(Dataset entries)
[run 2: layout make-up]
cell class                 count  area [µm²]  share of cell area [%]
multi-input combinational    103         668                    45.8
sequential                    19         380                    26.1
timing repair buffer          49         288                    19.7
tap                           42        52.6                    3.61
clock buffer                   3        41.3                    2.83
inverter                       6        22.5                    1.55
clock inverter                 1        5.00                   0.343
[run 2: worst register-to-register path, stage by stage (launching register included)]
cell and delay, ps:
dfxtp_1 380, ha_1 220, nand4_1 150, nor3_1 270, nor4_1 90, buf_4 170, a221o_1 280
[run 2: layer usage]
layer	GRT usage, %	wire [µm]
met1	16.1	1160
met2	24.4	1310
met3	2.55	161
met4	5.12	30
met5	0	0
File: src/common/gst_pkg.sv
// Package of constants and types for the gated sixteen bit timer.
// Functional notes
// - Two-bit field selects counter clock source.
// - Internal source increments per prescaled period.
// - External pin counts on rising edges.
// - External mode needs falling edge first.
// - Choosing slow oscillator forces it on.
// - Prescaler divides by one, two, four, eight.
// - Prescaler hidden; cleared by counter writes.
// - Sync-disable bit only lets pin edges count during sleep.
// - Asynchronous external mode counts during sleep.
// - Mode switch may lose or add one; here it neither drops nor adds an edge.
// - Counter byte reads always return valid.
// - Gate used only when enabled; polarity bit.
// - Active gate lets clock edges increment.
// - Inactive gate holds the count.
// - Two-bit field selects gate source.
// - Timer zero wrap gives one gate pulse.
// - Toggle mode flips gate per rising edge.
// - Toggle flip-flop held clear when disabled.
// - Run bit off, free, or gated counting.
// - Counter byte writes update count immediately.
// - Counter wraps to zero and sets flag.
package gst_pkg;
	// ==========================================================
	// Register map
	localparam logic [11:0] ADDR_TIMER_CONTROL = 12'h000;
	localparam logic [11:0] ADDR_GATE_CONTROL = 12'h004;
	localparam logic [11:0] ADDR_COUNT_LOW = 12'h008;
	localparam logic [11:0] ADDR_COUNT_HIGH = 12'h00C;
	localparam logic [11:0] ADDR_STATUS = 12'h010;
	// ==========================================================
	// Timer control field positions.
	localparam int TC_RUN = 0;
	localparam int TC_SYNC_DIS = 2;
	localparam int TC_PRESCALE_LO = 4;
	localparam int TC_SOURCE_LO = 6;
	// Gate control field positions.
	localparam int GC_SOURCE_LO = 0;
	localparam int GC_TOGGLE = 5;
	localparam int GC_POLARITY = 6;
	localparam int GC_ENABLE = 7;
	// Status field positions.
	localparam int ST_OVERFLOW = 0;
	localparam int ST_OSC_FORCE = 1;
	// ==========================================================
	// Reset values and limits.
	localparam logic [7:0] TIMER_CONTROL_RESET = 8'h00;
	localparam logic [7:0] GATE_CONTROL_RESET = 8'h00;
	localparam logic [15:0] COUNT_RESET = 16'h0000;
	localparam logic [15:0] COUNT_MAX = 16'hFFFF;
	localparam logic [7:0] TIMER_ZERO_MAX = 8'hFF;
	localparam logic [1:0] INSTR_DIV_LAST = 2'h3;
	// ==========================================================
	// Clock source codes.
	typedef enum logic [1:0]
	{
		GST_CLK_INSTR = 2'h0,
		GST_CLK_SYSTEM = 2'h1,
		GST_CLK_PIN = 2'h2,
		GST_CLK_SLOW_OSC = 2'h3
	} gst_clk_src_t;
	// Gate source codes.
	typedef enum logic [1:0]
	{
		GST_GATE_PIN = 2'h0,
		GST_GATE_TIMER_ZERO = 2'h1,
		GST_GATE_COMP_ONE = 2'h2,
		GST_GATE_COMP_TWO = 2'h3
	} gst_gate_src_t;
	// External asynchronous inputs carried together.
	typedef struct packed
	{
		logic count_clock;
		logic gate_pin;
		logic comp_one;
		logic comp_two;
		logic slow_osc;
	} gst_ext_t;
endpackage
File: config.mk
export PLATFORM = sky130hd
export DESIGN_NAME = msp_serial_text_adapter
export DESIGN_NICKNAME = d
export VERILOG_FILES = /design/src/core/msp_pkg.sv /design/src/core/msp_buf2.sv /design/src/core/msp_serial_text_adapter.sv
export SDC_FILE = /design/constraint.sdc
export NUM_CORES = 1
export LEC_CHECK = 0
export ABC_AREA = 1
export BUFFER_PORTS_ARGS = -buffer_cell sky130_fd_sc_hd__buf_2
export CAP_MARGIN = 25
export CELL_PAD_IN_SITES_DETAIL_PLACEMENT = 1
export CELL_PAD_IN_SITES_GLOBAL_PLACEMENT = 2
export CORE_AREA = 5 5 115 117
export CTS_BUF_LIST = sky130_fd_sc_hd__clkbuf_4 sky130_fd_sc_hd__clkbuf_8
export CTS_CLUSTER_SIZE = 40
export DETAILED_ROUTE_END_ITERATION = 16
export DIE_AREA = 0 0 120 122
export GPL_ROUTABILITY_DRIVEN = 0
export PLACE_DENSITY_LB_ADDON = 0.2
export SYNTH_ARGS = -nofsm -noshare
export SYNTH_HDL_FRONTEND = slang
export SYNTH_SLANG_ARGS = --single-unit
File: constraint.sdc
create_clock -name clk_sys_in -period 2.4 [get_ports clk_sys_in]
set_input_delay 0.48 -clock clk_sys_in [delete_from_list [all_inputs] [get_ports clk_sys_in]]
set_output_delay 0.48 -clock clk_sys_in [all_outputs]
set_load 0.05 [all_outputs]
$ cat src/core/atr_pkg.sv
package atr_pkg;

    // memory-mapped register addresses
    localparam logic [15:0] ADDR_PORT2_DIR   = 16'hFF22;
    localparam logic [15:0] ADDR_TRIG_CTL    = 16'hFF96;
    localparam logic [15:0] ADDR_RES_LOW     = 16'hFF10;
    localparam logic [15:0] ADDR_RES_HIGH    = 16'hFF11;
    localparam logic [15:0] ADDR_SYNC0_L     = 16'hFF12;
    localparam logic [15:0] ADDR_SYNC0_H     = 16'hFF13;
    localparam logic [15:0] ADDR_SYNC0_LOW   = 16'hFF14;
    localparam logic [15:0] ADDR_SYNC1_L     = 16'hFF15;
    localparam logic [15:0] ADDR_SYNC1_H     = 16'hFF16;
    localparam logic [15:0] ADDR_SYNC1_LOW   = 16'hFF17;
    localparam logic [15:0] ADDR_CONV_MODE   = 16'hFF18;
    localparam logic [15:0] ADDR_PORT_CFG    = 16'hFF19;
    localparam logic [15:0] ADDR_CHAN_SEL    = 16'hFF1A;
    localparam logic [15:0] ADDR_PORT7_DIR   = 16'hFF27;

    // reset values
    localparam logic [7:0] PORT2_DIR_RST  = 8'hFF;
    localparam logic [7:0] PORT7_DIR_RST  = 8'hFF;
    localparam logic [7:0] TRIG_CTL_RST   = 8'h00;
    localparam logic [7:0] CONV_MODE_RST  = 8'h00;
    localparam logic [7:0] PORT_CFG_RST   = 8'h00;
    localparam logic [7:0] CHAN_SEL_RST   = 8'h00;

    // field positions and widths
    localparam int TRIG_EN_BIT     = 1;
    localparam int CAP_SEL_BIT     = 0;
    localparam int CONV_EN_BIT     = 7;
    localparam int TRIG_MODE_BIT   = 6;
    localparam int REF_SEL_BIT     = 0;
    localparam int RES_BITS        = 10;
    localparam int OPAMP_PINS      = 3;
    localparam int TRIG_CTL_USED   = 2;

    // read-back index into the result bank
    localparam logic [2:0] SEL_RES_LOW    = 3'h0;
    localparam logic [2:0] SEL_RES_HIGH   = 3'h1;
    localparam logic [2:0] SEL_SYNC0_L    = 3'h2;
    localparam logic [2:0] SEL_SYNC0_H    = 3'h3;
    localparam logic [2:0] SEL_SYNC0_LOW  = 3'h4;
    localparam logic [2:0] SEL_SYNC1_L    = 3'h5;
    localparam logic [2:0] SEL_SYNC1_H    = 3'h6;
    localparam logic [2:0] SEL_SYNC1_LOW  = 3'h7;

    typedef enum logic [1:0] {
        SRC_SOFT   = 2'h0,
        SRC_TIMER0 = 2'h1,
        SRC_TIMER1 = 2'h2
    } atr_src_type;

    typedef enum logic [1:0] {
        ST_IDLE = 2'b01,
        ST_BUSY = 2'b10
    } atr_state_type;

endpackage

* **Problem requirements**:
Could you transcribe the entries above word for word, from the line with "export DETAILED_ROUTE_END_ITERATION = 16" down to the line with "localparam int CONV_EN_BIT", keeping both?

* **Output below**:
export DETAILED_ROUTE_END_ITERATION = 16
export DIE_AREA = 0 0 120 122
export GPL_ROUTABILITY_DRIVEN = 0
export PLACE_DENSITY_LB_ADDON = 0.2
export SYNTH_ARGS = -nofsm -noshare
export SYNTH_HDL_FRONTEND = slang
export SYNTH_SLANG_ARGS = --single-unit
File: constraint.sdc
create_clock -name clk_sys_in -period 2.4 [get_ports clk_sys_in]
set_input_delay 0.48 -clock clk_sys_in [delete_from_list [all_inputs] [get_ports clk_sys_in]]
set_output_delay 0.48 -clock clk_sys_in [all_outputs]
set_load 0.05 [all_outputs]
$ cat src/core/atr_pkg.sv
package atr_pkg;

    // memory-mapped register addresses
    localparam logic [15:0] ADDR_PORT2_DIR   = 16'hFF22;
    localparam logic [15:0] ADDR_TRIG_CTL    = 16'hFF96;
    localparam logic [15:0] ADDR_RES_LOW     = 16'hFF10;
    localparam logic [15:0] ADDR_RES_HIGH    = 16'hFF11;
    localparam logic [15:0] ADDR_SYNC0_L     = 16'hFF12;
    localparam logic [15:0] ADDR_SYNC0_H     = 16'hFF13;
    localparam logic [15:0] ADDR_SYNC0_LOW   = 16'hFF14;
    localparam logic [15:0] ADDR_SYNC1_L     = 16'hFF15;
    localparam logic [15:0] ADDR_SYNC1_H     = 16'hFF16;
    localparam logic [15:0] ADDR_SYNC1_LOW   = 16'hFF17;
    localparam logic [15:0] ADDR_CONV_MODE   = 16'hFF18;
    localparam logic [15:0] ADDR_PORT_CFG    = 16'hFF19;
    localparam logic [15:0] ADDR_CHAN_SEL    = 16'hFF1A;
    localparam logic [15:0] ADDR_PORT7_DIR   = 16'hFF27;

    // reset values
    localparam logic [7:0] PORT2_DIR_RST  = 8'hFF;
    localparam logic [7:0] PORT7_DIR_RST  = 8'hFF;
    localparam logic [7:0] TRIG_CTL_RST   = 8'h00;
    localparam logic [7:0] CONV_MODE_RST  = 8'h00;
    localparam logic [7:0] PORT_CFG_RST   = 8'h00;
    localparam logic [7:0] CHAN_SEL_RST   = 8'h00;

    // field positions and widths
    localparam int TRIG_EN_BIT     = 1;
    localparam int CAP_SEL_BIT     = 0;
    localparam int CONV_EN_BIT     = 7;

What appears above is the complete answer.